By Aaron Sheldrick
TOKYO (Reuters) – Oil prices surged on Thursday after a unit of the United Kingdom’s Royal Navy said it was aware of an incident involving a tanker in the Gulf of Oman near the Iranian coast.
Reports of a tanker on fire in the Gulf of Oman followed the earlier sabotage attacks on vessels near the Fujairah emirate, one of the world’s largest bunkering hubs and located just outside the nearby Strait of Hormuz.
Brent crude futures were up $2, or 3.3%, at $61.97 a barrel by 0646 GMT.
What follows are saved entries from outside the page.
$ cat src/rtl/core/m2r_pkg.sv
// Shared types, widths and constants for the masked polar-to-rectangular converter.
// Holds the CORDIC angle table, the fixed-point constants and the saturation helper.
// No dependencies.
package m2r_pkg;

    localparam int SAMPLE_WIDTH    = 16;
    localparam int ROT_STAGES      = 16;
    localparam int STG_W           = (ROT_STAGES > 1) ? $clog2(ROT_STAGES) : 1;

    // scaled product width before clipping to 32 bits
    localparam int PROD_W          = SAMPLE_WIDTH + 16;

    localparam int FRAC_EXTRA      = 16;
    localparam int XW              = 50;   // CORDIC x/y datapath
    localparam int ZW              = 34;   // residual angle

    // about 2^39/pi: Q24.8 radians -> 32-bit binary angle (bits 16..47)
    localparam logic [47:0] PHASE_K   = 48'd174992710548;
    // 1/gain in Q0.16
    localparam logic signed [16:0] INV_GAIN = 17'sd39797;

    // configuration register indexes
    localparam logic [1:0] REG_POLAR_MODE   = 2'd0;
    localparam logic [1:0] REG_FIRST_SCALE  = 2'd1;
    localparam logic [1:0] REG_SECOND_SCALE = 2'd2;

    localparam logic signed [15:0] SCALE_ONE = 16'sd256;

    // atan(2^-i) in binary angle units (2^32 per turn)
    localparam logic [31:0] ATAN_TBL [32] = '{
        32'd536870912, 32'd316933406, 32'd167458907, 32'd85004756,
        32'd42667331,  32'd21354465,  32'd10679838,  32'd5340245,
        32'd2670163,   32'd1335087,   32'd667544,    32'd333772,
        32'd166886,    32'd83443,     32'd41722,     32'd20861,
        32'd10430,     32'd5215,      32'd2608,      32'd1304,
        32'd652,       32'd326,       32'd163,       32'd81,
        32'd41,        32'd20,        32'd10,        32'd5,
        32'd3,         32'd1,         32'd1,         32'd0
    };

    typedef struct packed {
        logic               polar;
        logic               keep;
        logic signed [31:0] a;
        logic signed [31:0] b;
    } m2r_side_t;

    typedef struct packed {
        logic signed [XW-1:0] x;
        logic signed [XW-1:0] y;
        logic signed [ZW-1:0] z;
    } m2r_rot_t;

    function automatic logic signed [31:0] m2r_sat32(input logic signed [63:0] v);
        logic signed [31:0] r;
        if (v > 64'sd2147483647) begin
            r = 32'sh7FFF_FFFF;
        end else if (v < -64'sd2147483648) begin
            r = 32'sh8000_0000;
        end else begin
            r = v[31:0];
        end
        return r;
    endfunction

endpackage

$ cat src/rtl/core/m2r_back.sv
// Back end: round and clip the CORDIC outputs, pick mode, apply mask.
// Holds the output register of the result channel. Uses m2r_pkg.
module m2r_back (
    input  logic               aclk,
    input  logic               aresetn,
    input  logic               up_valid,
    output logic               up_ready,
    input  m2r_pkg::m2r_rot_t  up_rot,
    input  m2r_pkg::m2r_side_t up_side,
    output logic               m_valid,
    input  logic               m_ready,
    output logic signed [31:0] m_out_real,
    output logic signed [31:0] m_out_imag
);
    import m2r_pkg::*;

    localparam int RW = XW - FRAC_EXTRA;

    logic                 vld_reg;
    logic signed [31:0]   re_reg, re_next;
    logic signed [31:0]   im_reg, im_next;
    logic signed [XW-1:0] xr, yr;
    logic signed [RW-1:0] xs, ys;

    assign up_ready   = ~vld_reg | m_ready;
    assign m_valid    = vld_reg;
    assign m_out_real = re_reg;
    assign m_out_imag = im_reg;

    always_comb begin
        xr = up_rot.x + (XW'(1) <<< (FRAC_EXTRA - 1));
        yr = up_rot.y + (XW'(1) <<< (FRAC_EXTRA - 1));
        xs = RW'(xr >>> FRAC_EXTRA);
        ys = RW'(yr >>> FRAC_EXTRA);
        if (!up_side.keep) begin
            re_next = '0;
            im_next = '0;
        end else if (up_side.polar) begin
            re_next = m2r_sat32(64'(xs));
            im_next = m2r_sat32(64'(ys));
        end else begin
            re_next = up_side.a;
            im_next = up_side.b;
        end
    end

    always_ff @(posedge aclk) begin
        if (!aresetn) begin
            vld_reg <= 1'b0;
        end else if (up_ready) begin
            vld_reg <= up_valid;
        end
    end

    always_ff @(posedge aclk) begin
        if (up_ready && up_valid) begin
            re_reg <= re_next;
            im_reg <= im_next;
        end
    end

endmodule

$ cat config.mk
export PLATFORM = sky130hd
export DESIGN_NAME = m2r_back
export DESIGN_NICKNAME = d
export VERILOG_FILES = /design/src/rtl/core/m2r_pkg.sv /design/src/rtl/core/m2r_back.sv
export SDC_FILE = /design/constraint.sdc
export NUM_CORES = 1
export LEC_CHECK = 0
export BUFFER_PORTS_ARGS = -buffer_cell sky130_fd_sc_hd__buf_2
export CORE_MARGIN = 5
export CORE_UTILIZATION = 48
export DETAILED_ROUTE_END_ITERATION = 6
export GPL_TIMING_DRIVEN = 0
export HOLD_SLACK_MARGIN = 0.08
export PLACE_DENSITY = 0.95
export SYNTH_ARGS = -nofsm -noshare
export SYNTH_HDL_FRONTEND = slang
export SYNTH_SLANG_ARGS = --single-unit
$ cat constraint.sdc
create_clock -name aclk -period 5.4 [get_ports aclk]
set_clock_uncertainty 0.05 [all_clocks]
set_input_delay 0.27 -clock aclk [delete_from_list [all_inputs] [get_ports aclk]]
set_output_delay 0.27 -clock aclk [all_outputs]
set_load 0.005 [all_outputs]
==> report_table.html <==
<table>
<tr><th>Metric</th><th>Value</th></tr>
<tr><th colspan="2">Run status</th></tr>
<tr><td>Run status</td><td>complete, no violations</td></tr>
<tr><th colspan="2">Logic synthesis</th></tr>
<tr><td>Share of async-settable or async-resettable flops after synthesis</td><td>0%</td></tr>
<tr><td>Net count after synthesis</td><td>733</td></tr>
<tr><td>Mapped Area</td><td>0.00468 mm^2</td></tr>
<tr><td>Synthesis warning total</td><td>0</td></tr>
<tr><td>Synth Flop Type</td><td>sky130_fd_sc_hd__edfxtp_1</td></tr>
<tr><td>Largest cells by area after synthesis</td><td>sky130_fd_sc_hd__edfxtp_1 (41%), sky130_fd_sc_hd__nand3_1 (9.3%), sky130_fd_sc_hd__xnor2_1 (8.8%)</td></tr>
<tr><td>Share of the synthesized area in the top cell type</td><td>41.0%</td></tr>
<tr><td>Area leader, netlist</td><td>sky130_fd_sc_hd__edfxtp_1</td></tr>
<tr><td>Post-synthesis register bit count</td><td>65</td></tr>
<tr><td>Number of enable flip-flop cells after synthesis</td><td>64</td></tr>
<tr><td>Synthesized instance count</td><td>527</td></tr>
<tr><td>Post-synth cell types</td><td>between 40 and 50</td></tr>
<tr><td>Synthesized area divided by synthesized cell count</td><td>8.89 um^2</td></tr>
<tr><td>Sequential area share after synthesis</td><td>41.5%</td></tr>
<tr><th colspan="2">Routing</th></tr>
<tr><td>Drt total wl</td><td>15300 um</td></tr>
<tr><td>Number of vias after detailed routing</td><td>5047</td></tr>
<tr><td>Wire length per cell after detailed routing</td><td>around 17 um</td></tr>
<tr><td>DRT Pass-1 Iters</td><td>5</td></tr>
<tr><td>Vias per cell</td><td>about 5.7</td></tr>
<tr><td>Iter 0 DRT Violations</td><td>between 200 and 300</td></tr>
<tr><td>Antenna violation net count after detailed routing</td><td>0</td></tr>
<tr><td>Number of remaining DRC errors</td><td>0</td></tr>
<tr><th colspan="2">Floorplan</th></tr>
<tr><td>Total core area</td><td>0.00964 mm^2</td></tr>
<tr><td>Boundary pin count</td><td>270</td></tr>
<tr><td>Floorplan die area</td><td>0.0118 mm^2</td></tr>
<tr><td>Die width</td><td>109 um</td></tr>
<tr><td>Row count</td><td>36</td></tr>
<tr><td>Die Span Y</td><td>109 um</td></tr>
<tr><td>Starting density of the core</td><td>48.6%</td></tr>
<tr><th colspan="2">Global routing</th></tr>
<tr><td>Overflow left after global routing</td><td>0</td></tr>
<tr><td>Overall routing resource usage</td><td>25.1%</td></tr>
<tr><td>Initial antenna violation count</td><td>1</td></tr>
<tr><td>Wire length of the first global-routing pass</td><td>23100 um</td></tr>
<tr><td>Largest net degree at the start of global routing</td><td>65</td></tr>
<tr><td>Number of global-route vias before repair</td><td>just under 5k</td></tr>
<tr><th colspan="2">CTS</th></tr>
<tr><td>H-tree levels</td><td>3</td></tr>
<tr><td>Post-cts resize count</td><td>0</td></tr>
<tr><td>Sink Count</td><td>65</td></tr>
<tr><td>Number of buffers added to fix hold violations after cts</td><td>0</td></tr>
<tr><td>Number of post-CTS setup repair buffers</td><td>0</td></tr>
<tr><td>CTS buffer count</td><td>9</td></tr>
<tr><td>TritonCTS clock tree</td><td>yes</td></tr>
<tr><td>Clock Pin Slew Worst Setup and Hold Paths</td><td>roughly 0.080 ns</td></tr>
<tr><td>Clock insertion delay at the later pin of the skew report</td><td>0.34 ns</td></tr>
<tr><td>Buffer levels on the longest clock path</td><td>2</td></tr>
<tr><td>Root Driver</td><td>sky130_fd_sc_hd__clkbuf_8</td></tr>
<tr><th colspan="2">STA</th></tr>
<tr><td>Finish-stage setup viols</td><td>0</td></tr>
<tr><td>Max Freq</td><td>about 340 MHz</td></tr>
<tr><td>Final Hold Fails</td><td>0</td></tr>
<tr><td>Worst-case headroom to the max-slew limit</td><td>34.5%</td></tr>
<tr><td>Period utilization</td><td>54.9%</td></tr>
<tr><td>Unrepaired setup endpoints after global routing</td><td>false</td></tr>
<tr><td>Fin. max-slew vios</td><td>0</td></tr>
<tr><td>Worst slack on hold paths</td><td>0.134 ns</td></tr>
<tr><td>Setup TNS</td><td>0 ns</td></tr>
<tr><td>Slew at the pin closest to its max-slew limit</td><td>0.974 ns</td></tr>
<tr><td>Crit path time final</td><td>2.97 ns</td></tr>
<tr><th colspan="2">Critical path</th></tr>
<tr><td>Startpoint type of the worst setup path</td><td>input pin</td></tr>
<tr><td>Most frequent CP cell</td><td>sky130_fd_sc_hd__a311oi_1</td></tr>
<tr><td>Crit. End Element</td><td>flip-flop</td></tr>
<tr><td>Worst path cell trace</td><td>buf_2 &gt; ha_1 &gt; nand3_1 &gt; nor3_1 &gt; and3_1 &gt; a311oi_1 &gt; a311oi_1 &gt; clkbuf_1 &gt; o22ai_1</td></tr>
<tr><td>Required @ worst endpoint</td><td>5.41 ns</td></tr>
<tr><td>Crit path DAT</td><td>2.98 ns</td></tr>
<tr><td>Max FO, Critical Path</td><td>10</td></tr>
<tr><td>Crit-path slowest cell</td><td>sky130_fd_sc_hd__nor3_1</td></tr>
<tr><td>Reg-to-reg slack, setup</td><td>3.82 ns</td></tr>
<tr><td>Type of the setup path with the least slack</td><td>in -&gt; reg</td></tr>
<tr><td>Max stage delay on crit path</td><td>0.61 ns</td></tr>
<tr><th colspan="2">Pwr</th></tr>
<tr><td>Total leakage power</td><td>2.43 nW</td></tr>
<tr><td>Cell Pwr Density</td><td>226 mW/mm^2</td></tr>
<tr><td>Overall power of the completed layout</td><td>1.38 mW</td></tr>
<tr><td>Peak ir drop on the vdd network</td><td>0.115 mV</td></tr>
<tr><th colspan="2">Layout</th></tr>
<tr><td>Most common library cell in the layout ignoring fill and taps</td><td>sky130_fd_sc_hd__buf_2</td></tr>
<tr><td>Layout cells sized above 1</td><td>~32%</td></tr>
<tr><td>Final #Nets</td><td>945</td></tr>
<tr><td>Post-synthesis to final-layout area growth</td><td>30.0%</td></tr>
<tr><td>Highest-count cells in the layout ignoring fill and taps</td><td>sky130_fd_sc_hd__buf_2 (201), sky130_fd_sc_hd__nand3_1 (87), sky130_fd_sc_hd__edfxtp_1 (64), sky130_fd_sc_hd__o21ai_0 (63), sky130_fd_sc_hd__a21oi_1 (52)</td></tr>
<tr><th colspan="2">Flow run</th></tr>
<tr><td>Max-capacitance violation count</td><td>0</td></tr>
<tr><th colspan="2">Placement</th></tr>
<tr><td>Routability cong.</td><td>between 0.9 and 1</td></tr>
<tr><td>HPWL after detailed placement</td><td>12100 um</td></tr>
<tr><td>Buffers added on ports</td><td>201</td></tr>
<tr><th colspan="2">Worst hold path</th></tr>
<tr><td>Worst min-delay path class</td><td>in -&gt; reg</td></tr>
</table>
## synth_stat cells (4+ instances only)
cell type and number:
sky130_fd_sc_hd__a21oi_1 52, sky130_fd_sc_hd__a21oi_2 7, sky130_fd_sc_hd__a311oi_1 4, sky130_fd_sc_hd__and3_1 8, sky130_fd_sc_hd__and4_1 13, sky130_fd_sc_hd__clkbuf_1 34, sky130_fd_sc_hd__edfxtp_1 64, sky130_fd_sc_hd__inv_1 12
sky130_fd_sc_hd__nand2_1 22, sky130_fd_sc_hd__nand2b_1 7, sky130_fd_sc_hd__nand3_1 87, sky130_fd_sc_hd__nand4_1 26, sky130_fd_sc_hd__nor2_1 11, sky130_fd_sc_hd__nor3_1 12, sky130_fd_sc_hd__nor4_1 5, sky130_fd_sc_hd__o21ai_0 63
sky130_fd_sc_hd__o22ai_1 5, sky130_fd_sc_hd__xnor2_1 47, sky130_fd_sc_hd__xor2_1 13
## power breakdown
part	switching [mW]	internal (mW)	total (mW)
sequential	0.00911	0.601	0.610
clock	0.221	0.265	0.486
combinational	0.162	0.119	0.280
total	0.392	0.985	1.38
## final timing paths
| path | endpoint | depth (start not counted) | from |
|---|---|---|---|
| max | m_out_real[15]$_SDFFCE_PN0P_ | 9 | up_rot[99] |
| max reg2reg | m_out_imag[10]$_SDFFCE_PN0P_ | 2 | m_valid$_SDFFE_PN0N_ |
| min reg2reg | m_valid$_SDFFE_PN0N_ | 2 | m_valid$_SDFFE_PN0N_ |
| min | m_valid$_SDFFE_PN0N_ | 2 | aresetn |
## worst max-delay path: cells and delay by family
kind / cells / cell delay (ns)
buffers and inverters: 2 / 0.63
AND/OR/NAND/NOR: 3 / 1.00
AO/OA/AOI/OAI: 3 / 0.85
adder cells (fa/ha/maj): 1 / 0.21
## stage by stage
| step | setup slack [ns] | instances | area, um^2 | utilization (%) |
|---|---|---|---|---|
| CTS | 2.53 | 877 | 6090 | 63.1 |
| global route | 2.29 | 878 | 6090 | 63.2 |
| finish | 2.43 | 878 | 6090 | 63.2 |
| detailed placement | 2.16 | 861 | 5860 | 60.8 |
| global placement | 2.23 | 861 | 5860 | 60.8 |
| floorplan | 2.97 | 527 | 4680 | - |
## area by class of cell
| type | count | area (um^2) |
|---|---|---|
| fill | 870 | 3550 |
| multi-input combinational | 411 | 2530 |
| sequential | 65 | 1940 |
| timing repair buffer | 201 | 1010 |
| buffer | 39 | 169 |
| tap | 133 | 166 |
| clock buffer | 9 | 124 |
| clock inverter | 7 | 103 |
| inverter | 12 | 45.0 |
| antenna | 1 | 2.50 |
## layer usage
layer,wire (um),GRT usage [%],share of wire [%],vias to the layer above
li1,-,-,-,2426
met1,5640,29.1,37,2319
met2,7790,45.3,51,270
met3,1580,6.22,10,32
met4,333,8.39,2.2,0
met5,0,0,0,-
## sequential cells by signal, indices dropped and copies added, names as in the netlist
name and count:
m_out_real 32, m_valid 1, m_out_imag 32
## cell families (layout without fill, tap and decap cells)
logic type	after synthesis	in the layout	synth area share, %
compound gates	143	143	17.5
xor+xnor	60	60	11.2
fa+ha+maj	2	2	0.534
buf+inv	51	268	4.57
flops	65	65	41.5
other cells	0	1	0
simple gates	206	206	24.7
Power figures use the tool's default switching activity.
U.S. West Texas Intermediate crude futures were up $1.41, or 2.7%, at $52.55 a barrel.
The United Kingdom Maritime Trade Operations, which is part of the UK Royal Navy, said on Thursday that it was aware of an incident in the Gulf of Oman, near the Iranian coast.
“UK and its partners are currently investigating,” it said.
U.S. National Security Adviser John Bolton said on May 29 that naval mines “almost certainly from Iran” were used to attack the tankers off the United Arab Emirates last month, and warned Tehran against conducting new operations.
Tensions in the Middle East have escalated since U.S. President Donald Trump withdrew from a 2015 multinational nuclear pact with Iran and reimposed sanctions, notably targeting Tehran’s key oil exports.
Iran says it will not be cowed by what it has called psychological warfare.